Pathway independence
DLA and MLP advantages are statistically uncorrelated (Pearson r=0.080, p=0.56). They are genuinely independent pathways — knowing a model's DLA advantage tells you nothing about its MLP advantage. This means DLA-only studies capture at most half the picture.
Three routing patterns
| Pattern | Count | DLA Direction | MLP Direction | Interpretation |
|---|---|---|---|---|
| Dual-Positive | 16 | + | + | Both pathways favor MESN™ |
| Attention-Dominant | 26 | + | – | Attention favors MESN™, MLPs favor prose |
| MLP-Compensating | 3 | – | + | MLPs compensate for negative attention |
Dual-positive models
The 16 models where both pathways favor MESN™ show the highest combined signal. Notable: Llama 3.1 70B Base leads with +23.2% DLA and +24.5% MLP for a +47.7% combined advantage. The DS-R1-Distill family is entirely dual-positive — all 4 models — suggesting that distillation preserves MLP response. Mistral 7B Base reaches +29.0% combined.

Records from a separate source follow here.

### src/rtl/cpu_control_unit.sv
// Multi-cycle FETCH/DECODE/EXEC/WB sequencer for the 4-bit CPU; owns pc, IR, zflag and
// the sticky illegal flag. All outputs are derived from state and IR only.
module cpu_control_unit
    import cpu_control_unit_pkg::*;
#(
    parameter int PC_WIDTH    = 8,
    parameter int RADDR_WIDTH = 3
) (
    input  logic                   i_clk,
    input  logic                   i_clr,
    input  logic                   i_start,
    input  logic [15:0]            i_instr_data,
    input  logic                   i_alu_zero,
    output logic [PC_WIDTH-1:0]    o_pc,
    output logic [RADDR_WIDTH-1:0] o_rf_addrD,
    output logic [RADDR_WIDTH-1:0] o_rf_addrA,
    output logic [RADDR_WIDTH-1:0] o_rf_addrB,
    output logic                   o_rf_load,
    output logic [1:0]             o_rf_wsel,
    output logic [3:0]             o_imm,
    output logic [2:0]             o_alu_op,
    output logic                   o_busy,
    output logic                   o_halted,
    output logic                   o_illegal
);

    state_t              r_state;
    state_t              w_next;
    logic [PC_WIDTH-1:0] r_pc;
    logic [15:0]         r_ir;
    logic                r_zflag;
    logic                r_illegal;
    dec_t                w_dec;
    logic [PC_WIDTH-1:0] w_pc_inc;
    logic [PC_WIDTH-1:0] w_target;

    cpu_control_unit_dec u_dec (
        .i_opcode (r_ir[15:12]),
        .o_dec    (w_dec)
    );

    assign w_pc_inc = r_pc + PC_WIDTH'(1);
    assign w_target = PC_WIDTH'(r_ir[7:0]);

    always_comb begin
        w_next = r_state;
        case (r_state)
            ST_IDLE:   if (i_start) w_next = ST_FETCH;
            ST_FETCH:  w_next = ST_DECODE;
            ST_DECODE: w_next = ST_EXEC;
            ST_EXEC:   w_next = ST_WB;
            ST_WB:     w_next = w_dec.is_halt ? ST_HALT : ST_FETCH;
            ST_HALT:   w_next = ST_HALT;
            default:   w_next = ST_IDLE;
        endcase
    end

    always_ff @(posedge i_clk) begin
        if (i_clr) begin
            r_state   <= ST_IDLE;
            r_pc      <= '0;
            r_ir      <= '0;
            r_zflag   <= 1'b0;
            r_illegal <= 1'b0;
        end else begin
            r_state <= w_next;
            if (r_state == ST_FETCH)
                r_ir <= i_instr_data;
            if (r_state == ST_DECODE && w_dec.is_illegal)
                r_illegal <= 1'b1;
            if (r_state == ST_EXEC && w_dec.updates_z)
                r_zflag <= i_alu_zero;
            // JZ tests the flag latched by an earlier ALU op, never the live alu_zero.
            if (r_state == ST_WB) begin
                if (w_dec.is_jmp || (w_dec.is_jz && r_zflag))
                    r_pc <= w_target;
                else if (!w_dec.is_halt)
                    r_pc <= w_pc_inc;
            end
        end
    end

    assign o_pc       = r_pc;
    assign o_rf_addrD = RADDR_WIDTH'(r_ir[11:9]);
    assign o_rf_addrA = RADDR_WIDTH'(r_ir[8:6]);
    assign o_rf_addrB = RADDR_WIDTH'(r_ir[5:3]);
    assign o_imm      = r_ir[3:0];
    assign o_alu_op   = w_dec.alu_op;
    assign o_rf_wsel  = w_dec.rf_wsel;
    assign o_rf_load  = (r_state == ST_WB) && w_dec.writes_rf;
    assign o_busy     = (r_state == ST_FETCH) || (r_state == ST_DECODE) ||
                        (r_state == ST_EXEC)  || (r_state == ST_WB);
    assign o_halted   = (r_state == ST_HALT);
    assign o_illegal  = r_illegal;

endmodule
`src/rtl/shift_op_pipe.sv`:
```
// shift_op_pipe: registered valid/ready front end for the 16-bit multifunction shifter, with an output FIFO
//   clk, reset (async, active-high)
//   in_valid/in_ready/in_data/in_amt/in_op : request side, op 000 ROTL 001 ROTR 010 SHL 011 SHR 100 ASHR, 101-111 illegal
//   out_valid/out_ready/out_data/out_err   : FIFO head, zeroed while empty
//   level                                  : FIFO occupancy
module shift_op_pipe #(
    parameter int FIFO_DEPTH = 4,
    parameter int LVL_W      = 3
) (
    input  logic             clk,
    input  logic             reset,
    input  logic             in_valid,
    output logic             in_ready,
    input  logic [15:0]      in_data,
    input  logic [3:0]       in_amt,
    input  logic [2:0]       in_op,
    output logic             out_valid,
    input  logic             out_ready,
    output logic [15:0]      out_data,
    output logic             out_err,
    output logic [LVL_W-1:0] level
);
    localparam int AW = $clog2(FIFO_DEPTH);
    logic            s1_valid;
    logic [15:0]     s1_data;
    logic [3:0]      s1_amt;
    logic [2:0]      s1_op;
    logic [15:0]     mem_data [FIFO_DEPTH];
    logic            mem_err  [FIFO_DEPTH];
    logic [AW-1:0]   wp, rp;
    logic [3:0]      r;
    logic [31:0]     dbl;
    logic [15:0]     rot, lo_mask, hi_mask, res;
    logic            res_err, pop;
    // S1 always owns a free FIFO slot, so the push never needs a full check
    assign in_ready  = ({1'b0, level} + (LVL_W+1)'(s1_valid)) < (LVL_W+1)'(FIFO_DEPTH);
    assign out_valid = level != '0;
    assign pop       = out_valid && out_ready;
    assign out_data  = out_valid ? mem_data[rp] : '0;
    assign out_err   = out_valid ? mem_err[rp] : 1'b0;
    // every opcode becomes a left rotation; right-going ops rotate by (16-amt) mod 16 and mask the wrapped bits
    always_comb begin
        r       = (s1_op == 3'b000 || s1_op == 3'b010) ? s1_amt : 4'd0 - s1_amt;
        dbl     = {s1_data, s1_data} << r;
        rot     = dbl[31:16];
        lo_mask = (16'd1 << s1_amt) - 16'd1;
        hi_mask = ~(16'hffff >> s1_amt);
        res_err = s1_op > 3'b100;
        res     = res_err            ? s1_data :
                  s1_op == 3'b010    ? rot & ~lo_mask :
                  s1_op == 3'b011    ? rot & ~hi_mask :
                  s1_op == 3'b100    ? (rot & ~hi_mask) | (hi_mask & {16{s1_data[15]}}) :
                                       rot;
    end
    always_ff @(posedge clk or posedge reset) begin
        if (reset) begin
            s1_valid <= 1'b0;
            s1_data  <= '0;
            s1_amt   <= '0;
            s1_op    <= '0;
        end else begin
            s1_valid <= in_valid && in_ready;
            if (in_valid && in_ready) begin
                s1_data <= in_data;
                s1_amt  <= in_amt;
                s1_op   <= in_op;
            end
        end
    end
    always_ff @(posedge clk or posedge reset) begin
        if (reset) begin
            for (int i = 0; i < FIFO_DEPTH; i++) begin
                mem_data[i] <= '0;
                mem_err[i]  <= 1'b0;
            end
            wp    <= '0;
            rp    <= '0;
            level <= '0;
        end else begin
            if (s1_valid) begin
                mem_data[wp] <= res;
                mem_err[wp]  <= res_err;
                wp           <= wp + 1'b1;
            end
            if (pop)
                rp <= rp + 1'b1;
            level <= level + LVL_W'(s1_valid) - LVL_W'(pop);
        end
    end
endmodule

```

| Model | DLA | MLP | Combined |
|---|---|---|---|
| Llama 3.1 70B Base | +23.2% | +24.5% | +47.7% |
| DS-R1-Distill Qwen 14B | +15.0% | +29.4% | +44.4% |
| DS-R1-Distill Qwen 32B | +18.4% | +15.0% | +33.4% |
| DS-R1-Distill Qwen 7B | +10.5% | +21.9% | +32.4% |
| Mistral 7B Base | +15.1% | +13.9% | +29.0% |
| Qwen 2.5 14B Base | +22.9% | +4.6% | +27.5% |
The Gemma resolution
The MLP-Compensating pattern is exclusively Gemma. Gemma's negative DLA is not a failure to respond — it's a rerouting. Structured notation signal travels through MLP layers instead of attention heads.

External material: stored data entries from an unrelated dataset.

## config.mk

```make
export PLATFORM = sky130hd
export DESIGN_NAME = tiny_rv_decode
export DESIGN_NICKNAME = d
export VERILOG_FILES = /design/src/rtl/tiny_rv_pkg.sv /design/src/rtl/tiny_rv_imm_gen.sv /design/src/rtl/tiny_rv_decode.sv
export SDC_FILE = /design/constraint.sdc
export NUM_CORES = 1
export LEC_CHECK = 0
export BUFFER_PORTS_ARGS = -buffer_cell sky130_fd_sc_hd__buf_2
export CAP_MARGIN = 20
export CORE_MARGIN = 2
export CORE_UTILIZATION = 60
export CTS_BUF_LIST = sky130_fd_sc_hd__clkbuf_8 sky130_fd_sc_hd__clkbuf_16
export DETAILED_ROUTE_END_ITERATION = 10
export PLACE_DENSITY = 0.89
export SLEW_MARGIN = 25
export SYNTH_ARGS = -nofsm -noshare
export SYNTH_HDL_FRONTEND = slang
export SYNTH_SLANG_ARGS = --single-unit
```

## constraint.sdc

```tcl
create_clock -name i_clk -period 13.9 [get_ports i_clk]
set_input_delay 2.085 -clock i_clk [delete_from_list [all_inputs] [get_ports i_clk]]
set_output_delay 2.085 -clock i_clk [all_outputs]
set_load 0.05 [all_outputs]
```

## src/rtl/tiny_rv_pkg.sv

```systemverilog
// Shared RV32I decode definitions: opcode constants, immediate-format enum,
// decoded bundle type and small opcode classification helpers.
// Used by the decode stage and by the exec units.
package tiny_rv_pkg;

  localparam logic [6:0] RV_LUI      = 7'b0110111;
  localparam logic [6:0] RV_AUIPC    = 7'b0010111;
  localparam logic [6:0] RV_JAL      = 7'b1101111;
  localparam logic [6:0] RV_JALR     = 7'b1100111;
  localparam logic [6:0] RV_BRANCH   = 7'b1100011;
  localparam logic [6:0] RV_LOAD     = 7'b0000011;
  localparam logic [6:0] RV_STORE    = 7'b0100011;
  localparam logic [6:0] RV_OP_IMM   = 7'b0010011;
  localparam logic [6:0] RV_OP       = 7'b0110011;
  localparam logic [6:0] RV_MISC_MEM = 7'b0001111;
  localparam logic [6:0] RV_SYSTEM   = 7'b1110011;

  typedef enum logic [2:0] {
    ImmNone,
    ImmI,
    ImmS,
    ImmB,
    ImmU,
    ImmJ
  } imm_fmt_e;

  typedef struct packed {
    logic [31:0] pc;
    logic [6:0]  opcode;
    logic [2:0]  funct3;
    logic [6:0]  funct7;
    logic [4:0]  rd;
    logic [4:0]  rs1_idx;
    logic [4:0]  rs2_idx;
    logic [31:0] imm;
    logic        illegal;
  } bundle_t;

  // Every supported opcode ends in 2'b11, so an unknown opcode also covers
  // the compressed-encoding case.
  function automatic imm_fmt_e imm_fmt(input logic [6:0] opcode);
    imm_fmt_e fmt;
    case (opcode)
      RV_LUI, RV_AUIPC:                                 fmt = ImmU;
      RV_JAL:                                           fmt = ImmJ;
      RV_JALR, RV_LOAD, RV_OP_IMM, RV_MISC_MEM, RV_SYSTEM: fmt = ImmI;
      RV_STORE:                                         fmt = ImmS;
      RV_BRANCH:                                        fmt = ImmB;
      default:                                          fmt = ImmNone;
    endcase
    return fmt;
  endfunction

  function automatic logic is_legal(input logic [6:0] opcode);
    return (imm_fmt(opcode) != ImmNone) || (opcode == RV_OP);
  endfunction

endpackage

```

## src/rtl/tiny_rv_imm_gen.sv

```systemverilog
// Combinational RV32I immediate generator.
// Ports:
//   instr_i  raw 32-bit instruction
//   imm_o    sign-extended immediate for the opcode's format (0 for R-type/illegal)
module tiny_rv_imm_gen
  import tiny_rv_pkg::*;
(
  input  logic [31:0] instr_i,
  output logic [31:0] imm_o
);

  always_comb begin
    imm_o = '0;
    case (imm_fmt(instr_i[6:0]))
      ImmI: imm_o = {{20{instr_i[31]}}, instr_i[31:20]};
      ImmS: imm_o = {{20{instr_i[31]}}, instr_i[31:25], instr_i[11:7]};
      ImmB: imm_o = {{19{instr_i[31]}}, instr_i[31], instr_i[7], instr_i[30:25],
                     instr_i[11:8], 1'b0};
      ImmU: imm_o = {instr_i[31:12], 12'b0};
      ImmJ: imm_o = {{11{instr_i[31]}}, instr_i[31], instr_i[19:12], instr_i[20],
                     instr_i[30:21], 1'b0};
      default: imm_o = '0;
    endcase
  end

endmodule

```

## src/rtl/tiny_rv_decode.sv

```systemverilog
// RV32I decode stage with registered output bundle and a one-entry skid buffer.
// Ports:
//   i_clk, i_rst                 clock, async active-high reset
//   i_valid/o_ready, i_pc, i_instr  fetch-side handshake and payload
//   i_flush                      drop everything held and incoming
//   o_valid/i_ready              exec-side handshake
//   o_pc .. o_illegal            decoded bundle fields
module tiny_rv_decode
  import tiny_rv_pkg::*;
(
  input  logic        i_clk,
  input  logic        i_rst,
  input  logic        i_valid,
  output logic        o_ready,
  input  logic [31:0] i_pc,
  input  logic [31:0] i_instr,
  input  logic        i_flush,
  output logic        o_valid,
  input  logic        i_ready,
  output logic [31:0] o_pc,
  output logic [6:0]  o_opcode,
  output logic [2:0]  o_funct3,
  output logic [6:0]  o_funct7,
  output logic [4:0]  o_rd,
  output logic [4:0]  o_rs1_idx,
  output logic [4:0]  o_rs2_idx,
  output logic [31:0] o_imm,
  output logic        o_illegal
);

  typedef enum logic [1:0] {StEmpty, StOne, StFull} state_e;

  state_e  state_q, state_d;
  bundle_t out_q, out_d;
  bundle_t skid_q, skid_d;
  logic    ready_q, ready_d;
  bundle_t dec;
  logic [31:0] imm;
  logic    in_xfer, out_xfer;

  tiny_rv_imm_gen u_imm_gen (
    .instr_i (i_instr),
    .imm_o   (imm)
  );

  always_comb begin
    dec.pc      = i_pc;
    dec.opcode  = i_instr[6:0];
    dec.funct3  = i_instr[14:12];
    dec.funct7  = i_instr[31:25];
    dec.rd      = i_instr[11:7];
    dec.rs1_idx = i_instr[19:15];
    dec.rs2_idx = i_instr[24:20];
    dec.imm     = imm;
    dec.illegal = !is_legal(i_instr[6:0]);
  end

  assign in_xfer  = i_valid && ready_q;
  assign out_xfer = (state_q != StEmpty) && i_ready;

  always_comb begin
    state_d = state_q;
    out_d   = out_q;
    skid_d  = skid_q;
    if (i_flush) begin
      state_d = StEmpty;
      out_d   = '0;
      skid_d  = '0;
    end else begin
      unique case (state_q)
        StEmpty: begin
          if (in_xfer) begin
            out_d   = dec;
            state_d = StOne;
          end
        end
        StOne: begin
          if (in_xfer && !out_xfer) begin
            skid_d  = dec;
            state_d = StFull;
          end else if (in_xfer && out_xfer) begin
            out_d   = dec;
          end else if (out_xfer) begin
            state_d = StEmpty;
          end
        end
        StFull: begin
          // ready_q is low here, so no input can be accepted.
          if (out_xfer) begin
            out_d   = skid_q;
            state_d = StOne;
          end
        end
        default: state_d = StEmpty;
      endcase
    end
    ready_d = (state_d != StFull);
  end

  always_ff @(posedge i_clk or posedge i_rst) begin
    if (i_rst) begin
      state_q <= StEmpty;
      out_q   <= '0;
      skid_q  <= '0;
      ready_q <= 1'b1;
    end else begin
      state_q <= state_d;
      out_q   <= out_d;
      skid_q  <= skid_d;
      ready_q <= ready_d;
    end
  end

  assign o_ready   = ready_q;
  assign o_valid   = (state_q != StEmpty);
  assign o_pc      = out_q.pc;
  assign o_opcode  = out_q.opcode;
  assign o_funct3  = out_q.funct3;
  assign o_funct7  = out_q.funct7;
  assign o_rd      = out_q.rd;
  assign o_rs1_idx = out_q.rs1_idx;
  assign o_rs2_idx = out_q.rs2_idx;
  assign o_imm     = out_q.imm;
  assign o_illegal = out_q.illegal;

endmodule

```

# Yosys cells after proc, flatten, opt, wreduce, memory -nomap -nowiden
# Index checks and enable logic that the tools add are counted.
# word_totals
input_bits	69
ff_bits	197
# classes
mux	18
eq_ne	23
n_reduce_logical	17
# ops
op	n
$mux 97	8
$pmux 97 s3	1
$pmux 32 s5	1
$eq 7x7->1 const B	4
$eq 7x6->1 const B	3
$pmux 3 s5	1
$eq 7x5->1 const B	2
$mux 2	6
$ne 3x3->1 const B	4
$eq 7x2->1 const B	1
$eq 7x4->1 const B	1
$eq 3x2->1 const B	2
$eq 3x3->1 const B	2
$pmux 2 s3	1
$reduce_bool 2->1	3
$reduce_and 5->1	1
$reduce_or 5->1	1
$logic_and 1x1->1	4
$reduce_bool 4->1	1
$eq 3x1->1 const B	1
$reduce_bool 3->1	1
$eq 2x1->1 const B	1
$eq 2x2->1 const B	1
$logic_not 1->1	2
other kinds (5)	5

# Longest topological paths before layout
# logic_depth
ltp_word	10
mapped_depth	9

# By module
# A second synthesis with hierarchy kept.
# hier_totals
hier_cells	986
area_unflattened_um2	9882.0
# by_module_without_submodules
mod	area_each_um2	cells_each	seq_area_each_um2	instances
tiny_rv_decode	9273.9	891	4931.0	1
tiny_rv_imm_gen	608.1	95	0.0	1

# Worst setup path before layout
# OpenSTA, ideal clock, no wires.
# synth_path
path_type	input port to flip-flop
from	input i_instr[5]
to	register out_q, in the netlist o_imm[27]
cell_stages	8
setup_time_ns	0.138
arrival_ns	3.379
required_time_ns	13.762
slack_ns	10.382
path_buffers	3
cell_sequence	buf_4 > and2_2 > buf_2 > o21ai_2 > nand3_2 > a211oi_2 > buf_2 > a211oi_1
# synth_via
elab_chain_len	9
word_cells_on_any_way	24
classes_between	eq/ne: 15; mux: 7; reduce/logical: 2
# synth_lines
element	line_no	text
start: declaration	tiny_rv_decode.sv:16	input logic [31:0] i_instr,
$eq 7x7->1 (tied with other cells)	tiny_rv_pkg.sv:43	case (opcode)
$reduce_or 5->1 / $reduce_or 2->1 (equally long branches)	tiny_rv_pkg.sv:43	
$pmux 3 s5 *	tiny_rv_pkg.sv:43	
$eq 3x3->1 (tied with other cells)	tiny_rv_imm_gen.sv:14	case (imm_fmt(instr_i[6:0]))
$pmux 32 s5 *	tiny_rv_imm_gen.sv:14	
$mux 97	tiny_rv_decode.sv:81	end else if (in_xfer && out_xfer) begin
$mux 97	tiny_rv_decode.sv:78	if (in_xfer && !out_xfer) begin
$pmux 97 s3 *	tiny_rv_decode.sv:70	unique case (state_q)
$mux 97 *	tiny_rv_decode.sv:65	if (i_flush) begin
end signal: assignment	tiny_rv_decode.sv:108	out_q <= out_d;
end: declaration	tiny_rv_decode.sv:34	bundle_t out_q, out_d;
# Mark *: on every way between the ends. The rest lies on a longest branch, timed or not. The select of a mux whose other input is x is not followed.
# A chain may end at the register's enable or synchronous reset.

# Worst setup path after layout
# layout_path
from	input i_ready
to	register out_q, in the netlist o_imm[23]
# layout_via
elab_chain_len	5
word_cells_on_any_way	8
classes_between	eq/ne: 3; reduce/logical: 5
# layout_lines
element	line_no	text
start: declaration	tiny_rv_decode.sv:19	input logic i_ready,
$logic_and 1x1->1 *	tiny_rv_decode.sv:59	assign out_xfer = (state_q != StEmpty) && i_ready;
$logic_not 1->1	tiny_rv_decode.sv:78	
$logic_and 1x1->1	tiny_rv_decode.sv:78	
$ne 3x3->1 (no source line)	-	
$reduce_and 5->1 (no source line) *	-	
# Mark *: on every way between the ends. The rest lies on a longest branch, timed or not.

==> summary.md <==
| Metric | Value |
|---|---|
| Multi-input logic area | `3969 um2` |
| CP top delay family | `compound AO/OA/AOI/OAI gates` |
| Worst reg-to-reg path cell count | `7` |
| Wire per inst | `18.70 um` |
| First-pass GRT wire length | `37.94 mm` |
| Post-Syn Nets | `1031` |
| Least-Margin Pin Slew | `1047 ps` |
| WP data required | `14210 ps` |
| Logic gate share of total power | `0.259` |
| DR vias/cell | `6.215` |
| Setup TNS | `0 ps` |
| RSZ-0062 raised after global routing | `no` |
| Fillcell total | `1152` |
| CTS sink cnt | `197` |
| Fraction of layout instances using a drive strength above 1 | `0.2071` |
| Largest net degree at the start of global routing | `118` |
| Min-delay worst type | `reg2reg` |
| Critical path cell sequence | `buf_2 -> o21bai_1 -> a32o_4 -> buf_4 -> o21ai_0 -> a211oi_1` |
| Hold Crit Depth | `1` |
| Hold Path End | `o_imm[4]` |
| Max-Cap Viols | `0` |
| Core ar. | `15150 um2` |
| Ports | `168` |
| DP Cell Count | `1233` |
| P_leak | `4.685 nW` |
| Die width | `128.3 um` |
| Share of power burned in registers | `0.417` |
| Hpwl dp | `14.36 mm` |
| DRC viols | `0` |
| Critical Path AT | `4410 ps` |
| Vias | `7868` |
| Post-synthesis cell area | `9263 um2` |
| FF/Latch Area | `4931 um2` |
| Final ANT Viol Nets | `0` |
| Slew headroom | `0.3018` |
| Tcrit/Tclk final | `0.2949` |
| Minimum clock period | `4099 ps` |
| Area of the die | `16450 um2` |
| Number of buffers and inverters on the critical path | `2` |
| Total power | `1.580 mW` |
| Final Max Slew Viols | `0` |
| Sequential fraction of the synthesis area | `0.5324` |
| Outcome | `completed` |
| 1st-iter DRT viols | `692` |
| First-pass detailed-route iteration total | `5` |
| Final Hold Viols | `0` |
| Reg2Reg Setup Slack | `10540 ps` |
| Worst Clk Skew | `7.632 ps` |
| Post-synth top flop | `dfrtp_1` |
| Buffers added on ports | `167` |
| Pwr per Cell Area | `147.9 nW/um2` |
| GRT Total Usage | `0.2929` |
| Worst-path clk slew | `70 ps` |
| Area growth syn-to-layout | `15.33%` |
| Pre-CTS WS | `9380 ps` |
| Sw frac | `0.3548` |
| Postcts setup bufs | `0` |
| Startpoint types | `input port` |
| End of the worst register-to-register path | `o_imm[23]` |
| Setup CP Type | `in2reg` |
| CTS root buf | `clkbuf_16` |
| Setup-failing EPs final | `0` |
| Async set or reset register ratio after synthesis | `1.000` |
| Vias in the first global route | `7410` |
| Antenna violations before repair | `1` |
| CP Max Fanout | `86` |
| CP Capture Type | `flip-flop` |
| Post-synthesis cell count | `958` |
| CTS Hold Buffers Added | `0` |
| Syn_area_per_cell | `9.669 um2` |
| Psw | `0.5607 mW` |
| Congestion Overflow GR | `0` |
| CTS Buffer Depth | `2` |
| Worst vdd ir | `0.0001456 V` |
| Resized Gates After CTS | `0` |
| Total CTS buffers | `17` |
| Post-synth EDFFs | `0` |
| P_int | `1.019 mW` |
| Clk pwr share | `0.324` |
| Commonest cells after routing, fill and taps aside | `dfrtp_1, buf_2, nand2_1, nor2_1, a211oi_1` |
| Htree depth | `4` |
| PnR worst setup slack | `9801 ps` |
| Synthesis Warnings | `0` |
| Hold Startpoint | `o_imm[4]` |
| Netlist cell types | `52` |
| Reg2Reg Launch Point | `state_q[0]` |
| CTS tree | `done` |
| WHS | `508.8 ps` |
| Slowest-stage cell, CP | `buf_4` |
| Final wirelength | `23.68 mm` |
| # rows | `45` |
| Post-layout instance count excluding filler cells | `1266` |
| Starting density of the core | `0.6116` |
| Fmax | `0.2440 GHz` |
| Die span in y | `128.3 um` |
| Clock Latency Late Sink | `430 ps` |
| Synthesis-stage register bit count | `197` |
| Nets | `1137` |
| Max incr delay on CP | `790 ps` |
| Commonest non-fill, non-tap cell in the layout | `dfrtp_1` |
| GP Congestion | `0.8312` |
logic make-up (layout without fill, tap and decap cells):
family / after synthesis / after routing / synth area share
and+or+nand+nor: 340 / 340 / 0.1564
AOI/OAI and AO/OA: 258 / 258 / 0.1918
DFF: 197 / 197 / 0.5324
buffers and inverters: 94 / 213 / 0.04390
muxes: 64 / 64 / 0.06916
adders and majority gates: 4 / 4 / 0.005403
xor gates and xnor gates: 1 / 1 / 0.0009457
other: 0 / 1 / 0
registers in the layout, summed over array words and instances, names as in the netlist:
signal,count
o_imm,32
state_q,2
skid_q,97
o_rs1_idx,5
o_rd,5
o_opcode,7
o_pc,32
o_rs2_idx,5
o_illegal,1
o_funct3,3
o_ready,1
o_funct7,7
worst max-delay path by stage:
stage                  from          end  slack, ps  cells past startpoint
CTS                 i_ready    o_imm[23]       9800                      6
global route        i_ready    o_imm[23]       9600                      6
detailed placement  i_ready     o_imm[1]       9380                      6
finish              i_ready    o_imm[23]       9800                      6
floorplan             i_rst  o_funct3[0]       6450                      1
global placement    i_ready     o_imm[3]       9460                      6
synth_stat cells, types with 2 or more instances:
library cell / instances / area (um2)
a211oi_1: 98 / 735.7
a21oi_1: 84 / 420.4
a221o_1: 4 / 40.04
a221oi_1: 19 / 166.4
a22oi_1: 2 / 15.01
a32o_1: 5 / 50.05
a32oi_1: 2 / 17.52
and3_1: 3 / 18.77
buf_1: 8 / 30.03
buf_2: 22 / 110.1
buf_4: 3 / 22.52
buf_6: 2 / 22.52
clkbuf_1: 52 / 195.2
dfrtp_1: 196 / 4905
ha_1: 4 / 50.05
inv_1: 7 / 26.28
mux2i_1: 64 / 640.6
nand2_1: 165 / 619.3
nand2b_1: 5 / 31.28
nand3_1: 3 / 15.01
nand3b_1: 10 / 75.07
nand4_1: 6 / 37.54
nor2_1: 111 / 416.7
nor2b_1: 3 / 18.77
nor3_1: 15 / 75.07
o21ai_0: 16 / 80.08
o21ai_1: 2 / 10.01
o21ai_2: 2 / 17.52
o22ai_1: 4 / 25.02
o311ai_0: 2 / 17.52
o41ai_1: 8 / 70.07
or3_1: 11 / 68.82
layer usage:
metal  GRT usage  wire (um)  vias to the layer above
met5           0          0                        -
met4     0.09567        551                        0
met3     0.07346       1935                       45
met2      0.4628      11540                      372
met1      0.4003       9652                     3828
li1            -          -                     3623
final cells by class:
class                      count  share of cell area
clock buffer                  19             0.04240
multi-input combinational    667              0.3715
antenna                        1           0.0002342
clock inverter                13             0.01464
sequential                   197              0.4616
tap                          188             0.02202
inverter                       7            0.003162
timing repair buffer         174             0.08445
power by group through the flow:
| stage | Combinational, mW | Sequential (mW) | Clock [mW] |
|---|---|---|---|
| CTS | 0.409 | 0.659 | 0.515 |
| global route | 0.440 | 0.665 | 0.542 |
| floorplan | 0.167 | 0.804 | 0 |
| finish | 0.409 | 0.659 | 0.512 |
| global placement | 0.398 | 0.667 | 0 |
| detailed placement | 0.407 | 0.669 | 0 |
metrics by stage:
stage | cell area [um2] | utilization
after floorplan | 9263 | -
after global placement | 10060 | 0.6644
after detailed placement | 10060 | 0.6644
after CTS | 10670 | 0.7047
after global routing | 10680 | 0.7053
final | 10680 | 0.7053
No activity file was read; power rests on OpenSTA's default activity.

| Model | DLA | MLP | Combined |
|---|---|---|---|
| Gemma 4 E4B IT | –1.5% | +12.1% | +10.6% |
| Gemma 2 27B | –5.9% | +4.3% | –1.6% |
| Gemma 4 31B IT | –6.8% | +2.3% | –4.5% |
Gemma 4 E4B IT is “rescued” by MLP: its −1.5% DLA would classify it as a negative responder, but +12.1% MLP lifts the combined signal to +10.6%.

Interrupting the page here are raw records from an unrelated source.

===== config.mk =====
export PLATFORM = sky130hd
export DESIGN_NAME = gs_raw_sample_packer
export DESIGN_NICKNAME = d
export VERILOG_FILES = /design/src/rtl/gs_raw_sample_packer_pkg.sv /design/src/rtl/gs_word_fifo.sv /design/src/rtl/gs_raw_sample_packer.sv
export SDC_FILE = /design/constraint.sdc
export NUM_CORES = 1
export LEC_CHECK = 0
export BUFFER_PORTS_ARGS = -buffer_cell sky130_fd_sc_hd__buf_2
export CAP_MARGIN = 30
export CORE_UTILIZATION = 60
export DETAILED_ROUTE_END_ITERATION = 10
export PLACE_DENSITY = 0.77
export SKIP_CTS_REPAIR_TIMING = 1
export SYNTH_ARGS = -nofsm -noshare
export SYNTH_HDL_FRONTEND = slang
export SYNTH_SLANG_ARGS = --single-unit

===== constraint.sdc =====
create_clock -name iClk -period 4.8 [get_ports iClk]
set_input_delay 0.96 -clock iClk [delete_from_list [all_inputs] [get_ports iClk]]
set_output_delay 0.96 -clock iClk [all_outputs]
set_load 0.02 [all_outputs]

Combined signal reshuffles the leaderboard
Adding MLP attribution changes which models appear to respond most strongly. Models with strong DLA but strongly negative MLP drop dramatically:
- Aya Expanse 32B: +8.1% DLA, −46.1% MLP = −38.0% combined
- Ministral 3 14B: +15.2% DLA, −25.5% MLP = −10.3% combined
A DLA-only study would call these positive responders. The full picture is more complex.
Implications
Two-pathway analysis reveals that structured notation doesn't simply “activate attention heads” — it creates architecture-dependent routing patterns that involve the entire forward pass. Future work should always measure both pathways simultaneously.